- [WHAT YOU SHOULD DO]
Set down exactly the lines of the records from the top to the line containing "always_ff @(posedge CLK)"; include both.

(DATA SUPPLIED)

$ cat design/flow/run.sh
#!/bin/bash
# OpenROAD 26Q1-2900-gdf79404cd8, Yosys 0.63+post, stock flow scripts
make -C /OpenROAD-flow-scripts/flow DESIGN_CONFIG=/design/flow/config.mk WORK_HOME=/design/flow/orfs finish
$ cat design/flow/config.mk
export PLATFORM = sky130hd
export DESIGN_NAME = Register
export DESIGN_NICKNAME = Register
export VERILOG_FILES = /design/flow/design.v
export SDC_FILE = /design/flow/constraint.sdc
export NUM_CORES = 4
export LEC_CHECK = 1
export CORE_UTILIZATION = 40
$ cat design/flow/constraint.sdc
current_design Register

set clk_period 2.7
set clk_io_pct 0.2

create_clock -name clk0 -period $clk_period [get_ports {CLK}]

set non_clock_inputs [all_inputs -no_clocks]
set_input_delay [expr $clk_period * $clk_io_pct] -clock clk0 $non_clock_inputs
set_output_delay [expr $clk_period * $clk_io_pct] -clock clk0 [all_outputs]
$ cat design/flow/design.v
module Register #(parameter dataSize = 8, numReg = 4)(
	input						CLK,
	input [numReg-1:0]	srcA,				 
	input [numReg-1:0]	srcB,				 
	input [numReg-1:0]	WriteReg,		 
	input						RegWriteCtrl,	 
	input [dataSize-1:0]	WriteData,		 
	output logic [dataSize-1:0]	ReadA,		 
	output logic [dataSize-1:0]	ReadB			 
);
	logic [dataSize-1:0] registers[2**numReg];
	always_comb ReadA = registers[srcA];
	always_comb ReadB = registers[srcB];
	always_ff @(posedge CLK)
		if (RegWriteCtrl)
			registers[WriteReg] <= WriteData;
endmodule
==> COMMIT_EDITMSG <==
Store results of the implementation flow

- In the setup report, the worst path falls into the class in2out.
- For this run the detailed placement stage logged an HPWL of around 9400 um.
* RSZ-0062 raised after global routing: true
* Placeable core region: 14600 um^2
- Headroom to the max-slew limit: 60.7%
- Max-slew check failures listed in the final report amount to 0.
- Cells fill ~54% of the core in the end.
* Tally of yosys warning messages: 1
* Count of input and output buffers: 37
* Number of standard cells in the final layout excluding fillers: 587
* DIE WIDTH: 125 um
- Average detailed-routed wire length per instance: between 20 and 30 um
* Pin count of the biggest net entering global routing: 17
- WHS Endpoint: registers[7][5]
- Final Hold Violating Endpoints: 0
* Effective utilization at floorplan: about two fifths
* Cell row count: between 40 and 50
- Area fraction in and, or, nand and nor cells: 3.61%
- The launch point of the worst min-delay path is recorded as WriteReg[2].
- GR Layer Usage met1: around 28%
- The number of maximum-capacitance violations recorded for the run is 0.
* Drc violations: 0
- Met2 Usage GRT: between 30% and 40%
- Stage-log warning count: 26
* Fraction of final layout cells with drive strength greater than 1: around 38%
* Distinct cell type count of the synthesized netlist: 19
* Height of the chip: around 120 um
- The worst setup path is launched from an input port.
* Req. time, crit path: around 2.2 ns
- Minimum hold slack: slightly above 1 ns
- The first global-routing pass estimated 22100 um of wire.
* Status: complete, no violations
* CP Capture Type: primary output
- Routed via count divided by cell count: 5.84
- STA on the placed design reports a worst setup slack of -0.440 ns.
- Post-Synthesis Mean Instance Area: just over 20 um^2
* Largest registers ranked by flip-flop count: registers: 128 flops
* Final design instance area without fill: between 7000 and 8000 um^2
- Area Growth Syn to Fin: 29.5%
- RePlAce Congestion: slightly below 0.9
* Starting DRT DRC Count: approximately 200
- Antenna repair during routing inserted a diode count of 0.
- TritonCTS built the clock tree.
* Worst path slowest cell: sky130_fd_sc_hd__mux4_1
- Per the GRT congestion report, total overflow comes to 0.
- Of the post-synthesis cell area, the part taken by muxes is 25.7%.
- Clk root buf: sky130_fd_sc_hd__clkbuf_16
- The report gives the cell count of the worst hold path as 3.
- Largest driver fanout on the critical path: 7
* Placed cell area: 6970 um^2
- In the synthesized netlist, the number of instances is between 200 and 300.
- Antenna violations before repair: 0
* CTS H-tree depth: 4
* Dominant combinational cell family by area after synthesis: multiplexers
- Number of buffers added by the clock tree synthesis step: 17
* Routed vias: between 3000 and 4000
- Most common logic cells in the final layout: 128 x sky130_fd_sc_hd__edfxtp_1, 44 x sky130_fd_sc_hd__buf_4, 42 x sky130_fd_sc_hd__mux4_2
* Cell count after placement: approximately 540
* Setup violations, final: 0
- Slew at the pin closest to its max-slew limit: just under 0.6 ns
- After synthesis the netlist holds a flip-flop and latch count of 128.
- The chip occupies approximately 16000 um^2.
- Per STA, the highest per-stage delay on the worst path measures around 0.57 ns.
- Global route summary, busiest routing layer listed as met2.
* Leakage dissipation: 2.71 nW
- Hold buffers post-CTS: 0
- In this run, the synthesized area fraction spent on xor and xnor cells is recorded as 0%.
- IR drop worst, VDD: 0.458 mV
- On the critical path the largest part of the delay comes from buffers and inverters.
- Ratio of final minimum period to clock period: 98.9%
- In the global route stage, overall resource usage came out at between 20% and 30%.
* Post-Synth Adder-Cell Area: 0%
- Per the timing report, the achievable frequency comes out to between 300 and 400 MHz.
* Number of cells in Yosys stat: between 200 and 300
- For this run, the register share of the synthesized area comes to 63.8%.
* Total chip power: 4.87 mW
- The cell sequence reported for the critical path is buf_8 > buf_12 > mux4_1 > a22oi_2 > nand2_1 > clkdlybuf4s50_1.
- On the worst setup and hold paths after CTS, the clock-pin slew comes to about 0.050 ns.
* Final period demand of the worst path: around 2.7 ns
- Largest reg by FF count: registers
- Max reg flops: 128
* Chip area estimate from yosys synthesis: ~6000 um^2
* Buffers plus inverters on the worst setup path: 3
- IO Pins: 38
- According to the report, the first pass of detailed routing completed in 4 iterations.
- The final layout reports a setup TNS of 0 ns.
* Post-Synth AOI/OAI Area: about 4.0%
- GR Layer Usage met3: between 10% and 20%
- CTS sink count: roughly 130
- Power density normalized to cell area: 623 nW/um^2
* Cell area after synthesis: 6030 um^2
* Number of global-route vias before repair: around 3800
- The critical path in the final layout is reported with a setup slack of just under 0.03 ns.
- Longest Clk Path Bufs: 2
- The type recorded for the worst min-delay path is in2reg.
* Post-detailed-route count of antenna-violating nets: 0
- Per the detailed-route log, wirelength across all metal layers totals about 15000 um.
- The library cell used most frequently in the layout, excluding fill and tap cells, is sky130_fd_sc_hd__edfxtp_1.
* Critical path data arrival time: around 2.1 ns
[worst max-delay path by stage]
stage	start	endpoint	cells past startpoint
finish	srcB[0]	ReadB[0]	6
CTS	srcB[1]	ReadB[0]	6
global route	srcB[0]	ReadB[0]	6
[timing repair]
action | in CTS | in global routing
setup endpoints to repair | 16 | 12
endpoints found under the hold margin | 0 | 0
cloned | 2 | 2
gates resized | 42 | 12
pin swaps | 8 | 7
buffers inserted | 6 | 3
[layer usage]
metal | share of wire (%) | up-vias
li1 | - | 1491
met1 | 34 | 1694
met2 | 50 | 227
met3 | 14 | 15
met4 | 1.3 | 0
met5 | 0 | -
[final cells by class]
cell class | count | area (um^2)
fill | 1088 | 6780
sequential | 128 | 3840
multi-input combinational | 143 | 2080
timing repair buffer | 100 | 1110
clock buffer | 22 | 444
tap | 184 | 230
clock inverter | 10 | 93.8
[Yosys cell counts]
master / number / area share [%]
sky130_fd_sc_hd__mux4_4: 2 / 0.83
sky130_fd_sc_hd__nor2b_1: 2 / 0.21
sky130_fd_sc_hd__nand3_1: 1 / 0.083
sky130_fd_sc_hd__buf_6: 6 / 1.1
sky130_fd_sc_hd__edfxtp_1: 128 / 64
sky130_fd_sc_hd__a22oi_1: 32 / 4.0
sky130_fd_sc_hd__nand2_1: 17 / 1.1
sky130_fd_sc_hd__mux4_1: 28 / 12
sky130_fd_sc_hd__nand3b_1: 2 / 0.25
sky130_fd_sc_hd__nand2b_1: 2 / 0.21
sky130_fd_sc_hd__or3b_2: 1 / 0.15
sky130_fd_sc_hd__nor3_1: 4 / 0.33
sky130_fd_sc_hd__clkdlybuf4s25_2: 6 / 1.0
sky130_fd_sc_hd__and2_1: 2 / 0.21
sky130_fd_sc_hd__mux4_2: 34 / 13
sky130_fd_sc_hd__buf_4: 2 / 0.25
sky130_fd_sc_hd__and2b_1: 2 / 0.25
sky130_fd_sc_hd__nor2_1: 14 / 0.87
sky130_fd_sc_hd__buf_2: 6 / 0.50
[kinds of logic after synthesis]
group,count (synthesis)
AND/OR/NAND/NOR,47
flip-flops,128
buffers and inverters,20
multiplexers,64
AND-OR/OR-AND,32
[where the power goes]
| part | switching (mW) | internal [mW] | leakage [nW] |
|---|---|---|---|
| registers | 0.0151 | 2.23 | 1.16 |
| clock network | 0.768 | 1.33 | 0.263 |
| logic | 0.225 | 0.294 | 1.29 |
Power is estimated from default activity; no workload was simulated.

(End DATA SUPPLIED)

- [TASK RESULT]
$ cat design/flow/run.sh
#!/bin/bash
# OpenROAD 26Q1-2900-gdf79404cd8, Yosys 0.63+post, stock flow scripts
make -C /OpenROAD-flow-scripts/flow DESIGN_CONFIG=/design/flow/config.mk WORK_HOME=/design/flow/orfs finish
$ cat design/flow/config.mk
export PLATFORM = sky130hd
export DESIGN_NAME = Register
export DESIGN_NICKNAME = Register
export VERILOG_FILES = /design/flow/design.v
export SDC_FILE = /design/flow/constraint.sdc
export NUM_CORES = 4
export LEC_CHECK = 1
export CORE_UTILIZATION = 40
$ cat design/flow/constraint.sdc
current_design Register

set clk_period 2.7
set clk_io_pct 0.2

create_clock -name clk0 -period $clk_period [get_ports {CLK}]

set non_clock_inputs [all_inputs -no_clocks]
set_input_delay [expr $clk_period * $clk_io_pct] -clock clk0 $non_clock_inputs
set_output_delay [expr $clk_period * $clk_io_pct] -clock clk0 [all_outputs]
$ cat design/flow/design.v
module Register #(parameter dataSize = 8, numReg = 4)(
	input						CLK,
	input [numReg-1:0]	srcA,				 
	input [numReg-1:0]	srcB,				 
	input [numReg-1:0]	WriteReg,		 
	input						RegWriteCtrl,	 
	input [dataSize-1:0]	WriteData,		 
	output logic [dataSize-1:0]	ReadA,		 
	output logic [dataSize-1:0]	ReadB			 
);
	logic [dataSize-1:0] registers[2**numReg];
	always_comb ReadA = registers[srcA];
	always_comb ReadB = registers[srcB];
	always_ff @(posedge CLK)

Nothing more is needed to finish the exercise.